Azure Disaster Recovery (Site Recovery, Geo-Redundancy, Backup)

Scope

Azure business continuity and disaster recovery services. Covers Azure Site Recovery (VM replication and recovery plans), storage redundancy (LRS/ZRS/GRS/GZRS), Azure SQL geo-replication and failover groups, Cosmos DB multi-region writes, Azure Backup, and DR drill automation.

Checklist

  • [Critical] Define RPO and RTO targets per workload tier: Tier 1 (mission-critical, RPO < 5 min, RTO < 1 hour), Tier 2 (important, RPO < 1 hour, RTO < 4 hours), Tier 3 (non-critical, RPO < 24 hours, RTO < 24 hours); map each Azure service's DR capabilities to these targets
  • [Critical] Configure Azure Site Recovery (ASR) for VM replication: continuous replication from primary region to DR region, crash-consistent recovery points every 5 minutes, app-consistent snapshots every 1-4 hours; test failover monthly without impacting production using isolated VNet
  • [Critical] Design ASR recovery plans: group VMs into ordered boot sequences (database tier first, then application tier, then web tier), add pre/post-actions (Azure Automation runbooks for DNS updates, load balancer reconfiguration, connection string changes), and test the full plan regularly
  • [Critical] Select storage redundancy based on DR requirements: LRS (3 copies in single datacenter), ZRS (3 copies across availability zones), GRS (6 copies across two regions, async replication with RPO < 15 min), GZRS (ZRS + async cross-region), RA-GRS/RA-GZRS (read access to secondary region for read-heavy workloads)
  • [Critical] Configure Azure SQL geo-replication: active geo-replication for up to 4 readable secondaries in any region with RPO < 5 seconds, or auto-failover groups for automatic failover with read/write and read-only listener endpoints that follow the primary; failover groups support graceful failover (no data loss) and forced failover (potential data loss)
  • [Critical] Set up Cosmos DB multi-region writes or single-write with automatic failover: multi-region writes provide RPO = 0 with conflict resolution (last-writer-wins, custom, stored procedure); single-write with multi-region reads provides automatic failover with RPO based on consistency level (RPO = 0 for strong consistency, RPO = ~K updates for bounded staleness)
  • [Critical] Implement Traffic Manager or Front Door failover: Traffic Manager priority routing for DNS-level failover (TTL-dependent, 30-60s); Front Door origin groups with health probes for Layer 7 failover (sub-second); design health probe endpoints that verify downstream dependency health, not just application process health
  • [Critical] Configure Azure Backup for all stateful resources: VMs (daily snapshots, instant restore from snapshot tier), Azure SQL (automated backups with PITR up to 35 days, LTR policies for compliance), Azure Files (share snapshots), managed disks (incremental snapshots); store backups in Recovery Services vault with geo-redundancy
  • [Critical] Design Recovery Services vault strategy: one vault per region per workload group, GRS replication for cross-region restore capability, soft delete enabled (14-day retention of deleted backup data), immutable vaults for ransomware protection (backup data cannot be deleted before expiry)
  • [Recommended] Plan AKS disaster recovery: replicate cluster configuration (Helm charts, Kubernetes manifests) via GitOps, use Velero for persistent volume backup and cluster state migration, deploy standby cluster in DR region or use AKS automatic provisioning in recovery plans
  • [Critical] Implement cross-region failover testing: schedule quarterly DR drills using ASR test failover, Azure SQL failover group planned failover, and Cosmos DB manual region failover; document actual RTO/RPO achieved vs targets; automate drill execution with runbooks
  • [Recommended] Configure backup monitoring and compliance: Azure Backup Center for centralized monitoring across vaults and subscriptions, Azure Policy to enforce backup on all VMs (built-in policy: "Azure Backup should be enabled for Virtual Machines"), backup compliance reports for audit

Why This Matters

Azure regions can experience outages lasting hours to days.
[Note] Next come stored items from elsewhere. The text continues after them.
This is an optimization exercise on Yosys and OpenROAD, whose aim is small area, a short achievable clock period and few clock cycles per item, not a production implementation.
Function was not checked in any run shown here: the RTL went through the layout flow alone.

==> flow/design.v, too long to show whole: its modules and the start of the top module <==
// module led_sce_glut: 140 lines
// module led_sce_cell: 3065 lines
module led_sce_cell (
    input  wire               clk,
    input  wire               rst,
    input  wire [15:0]        kp,
    input  wire [15:0]        smooth,
    input  wire [15:0]        noise,
    input  wire               delta,
    input  wire               in_valid,
    output wire               in_ready,
    input  wire signed [17:0] in_target,
    input  wire signed [17:0] in_cur,
    input  wire signed [17:0] in_sm,
    output reg                out_valid,
    input  wire               out_ready,
    output reg  signed [17:0] out_cur,
    output reg  signed [17:0] out_sm,
    output reg         [7:0]  out_value
);
  // ...
==> flow/flow/run.sh <==
#!/bin/bash
# Own layout flow: the standard layout (standard.sh, ORFS synth to finish)
# with two make variables changed:
#  * SYNTH_ARGS=-noabc: Yosys's synth skips its generic "abc -fast" pass, so
#    the full-adder trees written out in the RTL reach extract_fa as written
#    and map to sky130 fa/ha cells without extra inverters. The register
#    names and cell types are the same as in the standard synthesis.
#  * BUFFER_PORTS_ARGS: every input and output port still gets its buffer,
#    but a sky130_fd_sc_hd__buf_1 instead of the clkdlybuf4s50_1 delay cell.
#  * CTS_ARGS: clock tree synthesis without dummy loads, clusters of up to 20 sinks.
# Each tool's full output is in the ORFS logs under orfs/logs/; make's own
# output goes to flow_make.log here.
set -euo pipefail
bash standard.sh SYNTH_ARGS=-noabc "BUFFER_PORTS_ARGS=-buffer_cell sky130_fd_sc_hd__buf_1" \
  "CTS_ARGS=-sink_clustering_enable -repair_clock_nets -dont_use_dummy_load -sink_clustering_size 20 -sink_clustering_max_diameter 120" finish > flow_make.log 2>&1
==> flow/standard.sh <==
#!/bin/bash
# synth_recipe.tcl (not shown) runs the flow's synth.tcl, then flattens the netlist and writes it again
# the make line also repeats each setting of config.mk as NAME=value (left out here)
make -C /OpenROAD-flow-scripts/flow DESIGN_CONFIG=/design/flow/config.mk WORK_HOME=/design/flow/orfs CLKGATE_MAP_FILE= SYNTH_SCRIPT=/design/flow/synth_recipe.tcl "${@:-finish}"
==> flow/config.mk <==
export PLATFORM = sky130hd
export DESIGN_NAME = led_sce_cell
export DESIGN_NICKNAME = led_sce_cell
export VERILOG_FILES = /design/flow/design.v
export SDC_FILE = /design/flow/constraint.sdc
export NUM_CORES = 4
export LEC_CHECK = 0
export ABC_AREA = 1
export CAP_MARGIN = 20
export CORE_MARGIN = 2
export CORE_UTILIZATION = 60
export SLEW_MARGIN = 20
export SYNTH_MEMORY_MAX_BITS = 65536
==> flow/constraint.sdc <==
create_clock -name core_clock -period 55.0 [get_ports {clk}]
set_input_delay 11.0000 -clock core_clock [delete_from_list [all_inputs] [get_ports {clk}]]
set_output_delay 11.0000 -clock core_clock [all_outputs]
set_load 0.01 [all_outputs]
Background: an optimization exercise with open tools, aiming at small area and a short achievable clock period. Do not read the settings as production practice.
RTL that was checked went through simulation tests only; none was proved equivalent to the original.
No activity file was given, so power comes from the tool's default toggle rates.

Setup of the baseline:
// chk4_accum
module chk4_accum (
    input  wire        clk,
    input  wire        rst,         
    input  wire        init,        
    input  wire [2:0]  in_cnt,      
    input  wire [31:0] in_data,     
    output wire [31:0] chk_value,
    output wire [31:0] byte_count
);
Size in the first run: roughly 100 I/O pins, about 11,000 sq um of cells after synthesis.
export LEC_CHECK = 0
export CAP_MARGIN = 20
export CORE_MARGIN = 2
export CORE_UTILIZATION = 65
export CTS_BUF_LIST = sky130_fd_sc_hd__clkbuf_4 sky130_fd_sc_hd__clkbuf_8
export SLEW_MARGIN = 20
export SYNTH_HIERARCHICAL = 1
export SYNTH_MINIMUM_KEEP_SIZE = 0
create_clock -name core_clock -period 28.0 [get_ports {clk}]
run.sh (not shown) runs the stock make flow with config.mk's settings and CLKGATE_MAP_FILE= SYNTH_SCRIPT=/design/flow/synth_recipe.tcl, a recipe that flattens the netlist after the stock synthesis.
The baseline went all the way through the flow, and no timing, DRC or antenna check failed.
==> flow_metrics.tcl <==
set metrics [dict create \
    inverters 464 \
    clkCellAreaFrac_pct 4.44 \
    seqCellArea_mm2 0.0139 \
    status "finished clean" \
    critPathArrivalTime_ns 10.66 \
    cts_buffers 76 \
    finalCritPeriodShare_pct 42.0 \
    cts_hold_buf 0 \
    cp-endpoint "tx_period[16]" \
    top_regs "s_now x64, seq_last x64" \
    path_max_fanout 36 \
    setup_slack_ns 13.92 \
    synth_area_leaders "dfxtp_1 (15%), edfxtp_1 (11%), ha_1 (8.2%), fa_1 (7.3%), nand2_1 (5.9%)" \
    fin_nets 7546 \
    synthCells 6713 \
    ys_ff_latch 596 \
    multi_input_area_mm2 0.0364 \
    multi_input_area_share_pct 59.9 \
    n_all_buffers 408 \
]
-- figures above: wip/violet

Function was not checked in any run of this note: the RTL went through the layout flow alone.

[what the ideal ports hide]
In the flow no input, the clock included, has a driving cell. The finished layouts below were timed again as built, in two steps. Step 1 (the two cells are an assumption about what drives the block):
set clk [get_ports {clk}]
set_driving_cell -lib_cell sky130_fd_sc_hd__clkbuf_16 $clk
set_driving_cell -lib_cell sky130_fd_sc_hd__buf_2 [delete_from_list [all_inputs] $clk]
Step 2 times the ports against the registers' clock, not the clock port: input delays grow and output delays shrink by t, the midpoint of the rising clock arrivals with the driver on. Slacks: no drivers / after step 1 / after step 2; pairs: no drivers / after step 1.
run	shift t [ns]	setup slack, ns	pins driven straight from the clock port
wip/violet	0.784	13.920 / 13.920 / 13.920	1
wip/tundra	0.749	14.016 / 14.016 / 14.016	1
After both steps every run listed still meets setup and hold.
Without a tested DR strategy, recovery depends on Azure restoring the affected region -- which is outside your control. Azure Site Recovery, geo-redundant storage, and database geo-replication provide the building blocks, but they must be configured, tested, and maintained to deliver the promised RPO/RTO.

The most common DR failure is untested recovery plans. Organizations configure ASR replication but never run test failover, discovering during an actual outage that recovery plans have missing steps, incorrect boot ordering, or stale connection strings. Monthly test failovers in an isolated VNet are essential and cost only compute for the duration of the test.

Storage redundancy choices have significant cost implications: GRS costs roughly 2x LRS but provides cross-region durability. RA-GRS adds read access to the secondary but only provides eventual consistency (up to 15 minutes lag). For databases, the cost of geo-replication (additional database instance in DR region) must be budgeted alongside the primary.

Azure SQL failover groups vs active geo-replication is a key decision: failover groups provide DNS-based connection endpoints that follow failover automatically (no connection string changes), while active geo-replication requires application-level failover logic but supports more than one secondary and finer-grained control.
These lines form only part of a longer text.